Para quienes no conozcan Sanlúcar de Barrameda, sus playas de inexistente marea se dividen entre la ilusoria opulencia de La Jara, y la melancolía del castillo de la Pantista, donde las únicas rocas son fardos que se diluyen al paso de las patrulleras de la Guardia Civil.

La luz parece diversa, de suerte que su pequeño faro la transforma en materia, con la que escapas de la pena de sal amarga del insomnio.

Para llegar a La Jara el sendero es ascendente, entre retamas blancas y barrones, y ha no mucho, asomaba alguna chumbera de la que no queda otro rastro que el moho blanco de la cochinilla del carmín, para la que aún no se ha hallado vacuna y quizás por eso ya no hay puestos de higos chumbos de verde andino exuberante.

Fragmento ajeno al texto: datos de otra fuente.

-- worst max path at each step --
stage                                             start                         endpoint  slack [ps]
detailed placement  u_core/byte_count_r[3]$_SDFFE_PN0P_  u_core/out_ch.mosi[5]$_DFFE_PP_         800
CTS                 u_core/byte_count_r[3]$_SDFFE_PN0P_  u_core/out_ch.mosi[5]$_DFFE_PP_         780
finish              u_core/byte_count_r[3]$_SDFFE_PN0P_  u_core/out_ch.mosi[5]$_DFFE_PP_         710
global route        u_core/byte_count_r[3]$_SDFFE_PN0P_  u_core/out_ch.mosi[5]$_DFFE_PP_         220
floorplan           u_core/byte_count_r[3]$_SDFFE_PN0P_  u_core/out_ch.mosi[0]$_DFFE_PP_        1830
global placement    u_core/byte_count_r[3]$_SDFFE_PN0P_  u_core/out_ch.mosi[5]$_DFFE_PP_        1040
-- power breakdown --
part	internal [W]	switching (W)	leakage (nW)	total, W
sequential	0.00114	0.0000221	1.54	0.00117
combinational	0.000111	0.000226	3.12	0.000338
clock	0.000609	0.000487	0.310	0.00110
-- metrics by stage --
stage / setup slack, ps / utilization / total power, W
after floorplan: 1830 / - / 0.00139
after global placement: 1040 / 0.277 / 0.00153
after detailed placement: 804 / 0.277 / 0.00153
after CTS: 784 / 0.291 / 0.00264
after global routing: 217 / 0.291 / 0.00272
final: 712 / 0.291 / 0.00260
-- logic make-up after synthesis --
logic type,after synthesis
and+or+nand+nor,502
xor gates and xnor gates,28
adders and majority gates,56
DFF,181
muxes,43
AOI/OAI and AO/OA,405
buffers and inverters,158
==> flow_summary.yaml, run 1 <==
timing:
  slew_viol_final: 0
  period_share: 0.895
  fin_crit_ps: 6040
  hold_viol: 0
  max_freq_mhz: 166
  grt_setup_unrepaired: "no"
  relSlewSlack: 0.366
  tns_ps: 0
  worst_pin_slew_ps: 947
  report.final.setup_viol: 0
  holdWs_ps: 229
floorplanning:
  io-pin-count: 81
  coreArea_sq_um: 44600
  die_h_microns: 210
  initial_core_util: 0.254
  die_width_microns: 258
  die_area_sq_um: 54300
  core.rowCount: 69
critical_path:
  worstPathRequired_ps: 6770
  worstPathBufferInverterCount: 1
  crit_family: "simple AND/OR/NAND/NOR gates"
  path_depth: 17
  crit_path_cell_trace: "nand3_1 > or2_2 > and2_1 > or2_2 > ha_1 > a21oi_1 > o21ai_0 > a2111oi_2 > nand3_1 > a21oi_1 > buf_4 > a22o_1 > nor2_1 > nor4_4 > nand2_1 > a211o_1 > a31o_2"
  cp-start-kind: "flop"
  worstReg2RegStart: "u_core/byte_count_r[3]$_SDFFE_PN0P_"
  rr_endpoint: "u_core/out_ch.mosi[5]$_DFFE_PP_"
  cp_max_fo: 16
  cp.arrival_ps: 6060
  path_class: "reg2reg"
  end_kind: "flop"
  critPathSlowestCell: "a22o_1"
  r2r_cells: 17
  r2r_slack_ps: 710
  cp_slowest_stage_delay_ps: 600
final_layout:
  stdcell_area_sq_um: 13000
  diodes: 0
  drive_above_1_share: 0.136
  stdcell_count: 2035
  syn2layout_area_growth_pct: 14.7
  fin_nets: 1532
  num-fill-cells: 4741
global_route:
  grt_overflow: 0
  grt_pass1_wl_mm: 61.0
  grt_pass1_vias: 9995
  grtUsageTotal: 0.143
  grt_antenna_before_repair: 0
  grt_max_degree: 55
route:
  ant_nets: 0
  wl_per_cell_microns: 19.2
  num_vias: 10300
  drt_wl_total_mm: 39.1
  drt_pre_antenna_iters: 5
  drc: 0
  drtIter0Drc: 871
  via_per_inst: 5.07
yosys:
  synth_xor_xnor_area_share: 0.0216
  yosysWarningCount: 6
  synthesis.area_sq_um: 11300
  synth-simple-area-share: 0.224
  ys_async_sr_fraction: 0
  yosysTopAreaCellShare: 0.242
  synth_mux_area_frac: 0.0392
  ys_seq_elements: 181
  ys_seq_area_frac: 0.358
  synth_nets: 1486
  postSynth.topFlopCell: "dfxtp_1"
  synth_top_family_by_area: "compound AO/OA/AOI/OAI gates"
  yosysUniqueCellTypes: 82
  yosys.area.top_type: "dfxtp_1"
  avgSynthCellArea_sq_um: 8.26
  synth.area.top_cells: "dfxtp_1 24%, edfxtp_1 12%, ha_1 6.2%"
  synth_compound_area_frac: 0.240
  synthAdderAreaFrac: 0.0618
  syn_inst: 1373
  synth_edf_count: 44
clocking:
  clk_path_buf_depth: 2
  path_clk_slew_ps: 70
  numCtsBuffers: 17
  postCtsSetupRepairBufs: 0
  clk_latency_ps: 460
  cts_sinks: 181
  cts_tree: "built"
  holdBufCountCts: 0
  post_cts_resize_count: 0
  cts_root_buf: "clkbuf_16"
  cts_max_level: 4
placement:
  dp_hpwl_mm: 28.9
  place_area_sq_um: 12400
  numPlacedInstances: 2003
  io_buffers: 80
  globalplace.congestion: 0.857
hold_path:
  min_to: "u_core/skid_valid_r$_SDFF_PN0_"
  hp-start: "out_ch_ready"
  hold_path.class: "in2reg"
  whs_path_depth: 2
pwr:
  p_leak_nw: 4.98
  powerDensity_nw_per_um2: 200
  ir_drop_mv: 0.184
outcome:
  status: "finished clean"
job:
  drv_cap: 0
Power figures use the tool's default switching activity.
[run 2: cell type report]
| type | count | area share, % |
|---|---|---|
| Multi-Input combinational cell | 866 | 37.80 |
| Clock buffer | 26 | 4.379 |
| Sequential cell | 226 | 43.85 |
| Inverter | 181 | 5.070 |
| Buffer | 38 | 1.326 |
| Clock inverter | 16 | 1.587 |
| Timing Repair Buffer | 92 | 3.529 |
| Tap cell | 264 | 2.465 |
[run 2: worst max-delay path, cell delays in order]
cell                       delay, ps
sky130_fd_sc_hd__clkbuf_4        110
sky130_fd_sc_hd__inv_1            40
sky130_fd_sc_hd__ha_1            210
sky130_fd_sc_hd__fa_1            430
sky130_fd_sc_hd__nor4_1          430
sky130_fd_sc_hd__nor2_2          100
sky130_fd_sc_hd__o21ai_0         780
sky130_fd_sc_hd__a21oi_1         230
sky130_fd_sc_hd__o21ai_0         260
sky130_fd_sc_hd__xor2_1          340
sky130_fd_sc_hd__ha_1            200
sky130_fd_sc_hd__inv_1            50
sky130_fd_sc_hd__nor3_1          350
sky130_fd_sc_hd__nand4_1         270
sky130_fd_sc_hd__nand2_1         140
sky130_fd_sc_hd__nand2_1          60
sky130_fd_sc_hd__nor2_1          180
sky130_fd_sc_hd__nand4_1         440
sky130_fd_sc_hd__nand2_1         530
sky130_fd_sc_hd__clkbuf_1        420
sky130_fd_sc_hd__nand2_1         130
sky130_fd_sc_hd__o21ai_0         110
interface hsfc_out_if import hsfc_pkg::*; ();
    logic      valid;
    logic      ready;
    t_out_beat data;
    modport source (output valid, output data, input ready);
    modport sink (input valid, input data, output ready);
endinterface
`default_nettype wire

$ cat src/hdl/half_single_float_conversion_core.sv
// Converter between binary32 and binary16 bit patterns.
// Usage: operands arrive on i_in (func, single_bits, half_bits) and results leave
// on o_out (converted_bits). func 0 narrows binary32 to binary16 (result in the
// low 16 bits), func 1 widens binary16 to binary32.
// The block is a three-stage pipeline: stage 1 registers the operand with its
// leading-one count and subnormal shift, stage 2 does the mantissa shifts and
// the rounding add, stage 3 applies the round-up carry, saturates and packs.
// A beat accepted into stage 1 moves through the stage 2 register into the
// output register, from which its result is taken on o_out.
// One beat can be accepted in every cycle unless a stall on o_out has filled every stage.
// A stage advances when it is empty or the stage after it advances, so a
// stall on o_out holds every occupied stage and fills the empty ones before
// the input ready drops. Nothing is lost or repeated.
// A synchronous active-low reset clears all valid bits; data registers keep
// whatever they held.
`default_nettype none
module half_single_float_conversion_core import hsfc_pkg::*; (
    input  wire       i_clk,
    input  wire       i_rst_n,
    hsfc_in_if.sink   i_in,
    hsfc_out_if.source o_out
);
    // Stage 1 registers
    logic        r_v1, r_func1, r_sign1;
    logic [7:0]  r_ex1;
    logic [22:0] r_man1;
    logic [4:0]  r_hex1;
    logic [9:0]  r_hman1;
    logic [3:0]  r_lz1;
    logic [4:0]  r_sh1;
    // Stage 2 registers
    logic        r_v2, r_func2, r_sign2;
    t_nclass     r_ncls2;
    logic [15:0] r_nfix2;
    logic [10:0] r_sub2;
    logic        r_rnd2, r_carry2;
    logic [9:0]  r_rmt2;
    logic [7:0]  r_hex2;
    logic [31:0] r_wide2;
    // Stage 3
    logic        r_v3, r_sign3;
    logic [31:0] r_res3;

    logic adv3, adv2, adv1;
    assign adv3 = !r_v3 || o_out.ready;
    assign adv2 = !r_v2 || adv3;
    assign adv1 = !r_v1 || adv2;
    assign i_in.ready = adv1;

    always_ff @(posedge i_clk) begin
        if (!i_rst_n) begin
            r_v1 <= 1'b0;
            r_v2 <= 1'b0;
            r_v3 <= 1'b0;
        end else begin
            if (adv1) r_v1 <= i_in.valid;
            if (adv2) r_v2 <= r_v1;
            if (adv3) r_v3 <= r_v2;
        end
    end

    // Stage 1: leading-one search over the half mantissa and the subnormal shift.
    logic [3:0] in_lz;
    logic [4:0] in_sh;
    always_comb begin
        in_lz = 4'd0;
        for (int i = 0; i < 10; i++)
            if (i_in.data.half_bits[i]) in_lz = 4'(9 - i);
        in_sh = 5'(8'd113 - i_in.data.single_bits[30:23]);
    end

    always_ff @(posedge i_clk) begin
        if (adv1) begin
            r_func1 <= i_in.data.func;
            r_sign1 <= (i_in.data.func == FUNC_WIDEN) ? i_in.data.half_bits[15]
                                                       : i_in.data.single_bits[31];
            r_ex1   <= i_in.data.single_bits[30:23];
            r_man1  <= i_in.data.single_bits[22:0];
            r_hex1  <= i_in.data.half_bits[14:10];
            r_hman1 <= i_in.data.half_bits[9:0];
            r_lz1   <= in_lz;
            r_sh1   <= in_sh;
        end
    end

    // Stage 2, narrowing: classify, shift into the subnormal field, add the round bit.
    t_nclass     ncls;
    logic [15:0] nfix;
    logic [23:0] full_man;
    logic [10:0] sub_v;
    logic        guard, sticky, rnd;
    logic [23:0] rm;
    logic [7:0]  hex;
    logic [23:0] smask;
    always_comb begin
        full_man = {1'b1, r_man1};
        sub_v    = 11'(full_man >> (r_sh1 + 5'd13));
        guard    = full_man[r_sh1 + 5'd12];
        smask    = (24'd1 << (r_sh1 + 5'd12)) - 24'd1;
        sticky   = |(full_man & smask);
        rnd      = guard && (sub_v[0] || sticky);
        rm       = {1'b0, r_man1} + 24'h001000;
        hex      = r_ex1 - 8'd112;
        ncls     = NC_FIXED;
        nfix     = {r_sign1, 15'd0};
        if (r_ex1 == 8'hFF) begin
            if (r_man1 != 23'd0)
                nfix = {r_sign1, 5'h1F,
                        (r_man1[22:13] == 10'd0) ? 10'd1 : r_man1[22:13]};
            else
                nfix = {r_sign1, 5'h1F, 10'd0};
        end else if (r_ex1 < 8'd103) begin
            nfix = {r_sign1, 15'd0};
        end else if (r_ex1 < 8'd113) begin
            ncls = NC_SUB;
        end else begin
            ncls = NC_NORM;
        end
    end

    // Stage 2, widening: normalize subnormals and drop the leading one.
    logic [10:0] nman;
    logic [31:0] widen_res;
    always_comb begin
        nman = {1'b0, r_hman1} << (r_lz1 + 4'd1);
        if (r_hex1 == 5'd0) begin
            if (r_hman1 == 10'd0) widen_res = {r_sign1, 31'd0};
            else widen_res = {r_sign1, 8'(8'd112 - {4'd0, r_lz1}), nman[9:0], 13'd0};
        end else if (r_hex1 == 5'h1F) begin
            if (r_hman1 == 10'd0) widen_res = {r_sign1, 8'hFF, 23'd0};
            else widen_res = {r_sign1, 8'hFF, 1'b1, r_hman1[8:0], 13'd0};
        end else begin
            widen_res = {r_sign1, 8'({3'd0, r_hex1} + 8'd112), r_hman1, 13'd0};
        end
    end

    always_ff @(posedge i_clk) begin
        if (adv2) begin
            r_func2  <= r_func1;
            r_sign2  <= r_sign1;
            r_ncls2  <= ncls;
            r_nfix2  <= nfix;
            r_sub2   <= sub_v;
            r_rnd2   <= rnd;
            r_carry2 <= rm[23];
            r_rmt2   <= rm[22:13];
            r_hex2   <= hex;
            r_wide2  <= widen_res;
        end
    end

    // Stage 3: round-up carry, exponent bump and saturation to infinity.
    logic [15:0] narrow_res;
    logic [10:0] sub_r;
    logic [7:0]  hex_r;
    logic [9:0]  rman;
    always_comb begin
        sub_r      = r_sub2 + {10'd0, r_rnd2};
        hex_r      = r_hex2 + {7'd0, r_carry2};
        rman       = r_carry2 ? 10'd0 : r_rmt2;
        narrow_res = r_nfix2;
        case (r_ncls2)
            NC_SUB: begin
                narrow_res = {r_sign2, 4'd0, sub_r};
            end
            NC_NORM: begin
                if (hex_r >= 8'h1F) narrow_res = {r_sign2, 5'h1F, 10'd0};
                else narrow_res = {r_sign2, hex_r[4:0], rman};
            end
            default: begin
                narrow_res = r_nfix2;
            end
        endcase
    end

    always_ff @(posedge i_clk) begin
        if (adv3) begin
            r_sign3 <= r_sign2;
            r_res3  <= (r_func2 == FUNC_WIDEN) ? r_wide2 : {16'd0, narrow_res};
        end
    end

    assign o_out.valid = r_v3;
    assign o_out.data.converted_bits = r_res3;

`ifndef SYNTHESIS
    a_hold: assert property (@(posedge i_clk) disable iff (!i_rst_n)
        (r_v3 && !o_out.ready) |=> (r_v3 && $stable(r_res3)))
        else $error("stalled result changed");
    a_fill: assert property (@(posedge i_clk) disable iff (!i_rst_n)
        (!i_in.ready) |-> (r_v1 && r_v2 && r_v3))
        else $error("input stalled with an empty stage");
    a_sign: assert property (@(posedge i_clk) disable iff (!i_rst_n)
        (r_v3 && r_res3[31:16] != 16'd0) |-> r_res3[31] == r_sign3)
        else $error("widened sign lost");
`endif
endmodule
`default_nettype wire
$ cat src/flat_wrapper.sv
// flat-port wrapper written by rule: the top's interface ports become plain ports
module half_single_float_conversion_core_flat import hsfc_pkg::*;
  (i_clk, i_rst_n, i_in_valid, i_in_data, i_in_ready, o_out_valid, o_out_data, o_out_ready);
  hsfc_in_if i_in_i ();
  hsfc_out_if o_out_i ();
  input  wire i_clk;
  input  wire i_rst_n;
  input wire logic [$bits(i_in_i.valid)-1:0] i_in_valid;
  input wire logic [$bits(i_in_i.data)-1:0] i_in_data;
  output wire logic [$bits(i_in_i.ready)-1:0] i_in_ready;
  output wire logic [$bits(o_out_i.valid)-1:0] o_out_valid;
  output wire logic [$bits(o_out_i.data)-1:0] o_out_data;
  input wire logic [$bits(o_out_i.ready)-1:0] o_out_ready;
  assign i_in_i.valid = i_in_valid;
  assign i_in_i.data = i_in_data;
  assign i_in_ready = i_in_i.ready;
  assign o_out_valid = o_out_i.valid;
  assign o_out_data = o_out_i.data;
  assign o_out_i.ready = o_out_ready;
  half_single_float_conversion_core u_core (.i_clk(i_clk), .i_rst_n(i_rst_n), .i_in(i_in_i), .o_out(o_out_i));
endmodule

Al fondo, se divisa un milenario corral de pesca que contiene todos los placeres de la existencia y quizás por ello le pusieron de nombre Merlín, y en el que apenas tres o cuatro muchachos de botas altas pululan para extraer el elixir que en forma de navajas o pescado de roca consumen los restaurantes ahora constreñidos por pasaportes.

Alrededor de aquel paraje, que en nada compadece con la playa de Punta Candor de Almudena Grandes, los domingos por la mañana todo era un encuentro alrededor del “Campana”, solitario regidor del negocio de calentitos y papas, en el que la cola no escatimaba tarjetas de visitas, que más pareciera la caseta de Feria de Alfonso Mir, y donde te encontrabas a Carlos Herrera, Miguel Carmona, José Joaquín Gallardo o Toñi Moreno.

Pero hoy quiero referirme a Angel Ojeda, también en ese hilo invisible de la Jara del pasado efímero, y quien se ha ido, después de un calvario y no de enfermedad, sino por la porfía de no poder demostrar su inocencia.

Muy mal debe andar un sistema donde el epitafio ha de ponerlo tu Abogado y no una Sentencia, teniendo que publicitarla un diario, siquiera para que tu óbito encabece la memoria del buscador.

Las alturas y la vanidad se han convertido en un oficio arriesgado, agravado por la lejía de hospitales y sus impersonales luces parpadeantes.

Por eso, quiero recordar, no al nombre que se nos fue, sino las ramas pretéritas por las que caminó; el fulgor de la claridad y el extremado dolor que supone el descubrimiento por los tuyos, de que tu apellido está maldito para los que amas.

Decía Shantideva que la felicidad era el gozo de la alegría de los otros. Ya apenas consiste en esos churros que abren la rueda y los besos en el pan.

Así que, frente a los desalmados, bienvenida la lengua de las mariposas.

Descanse en paz Angel Ojeda.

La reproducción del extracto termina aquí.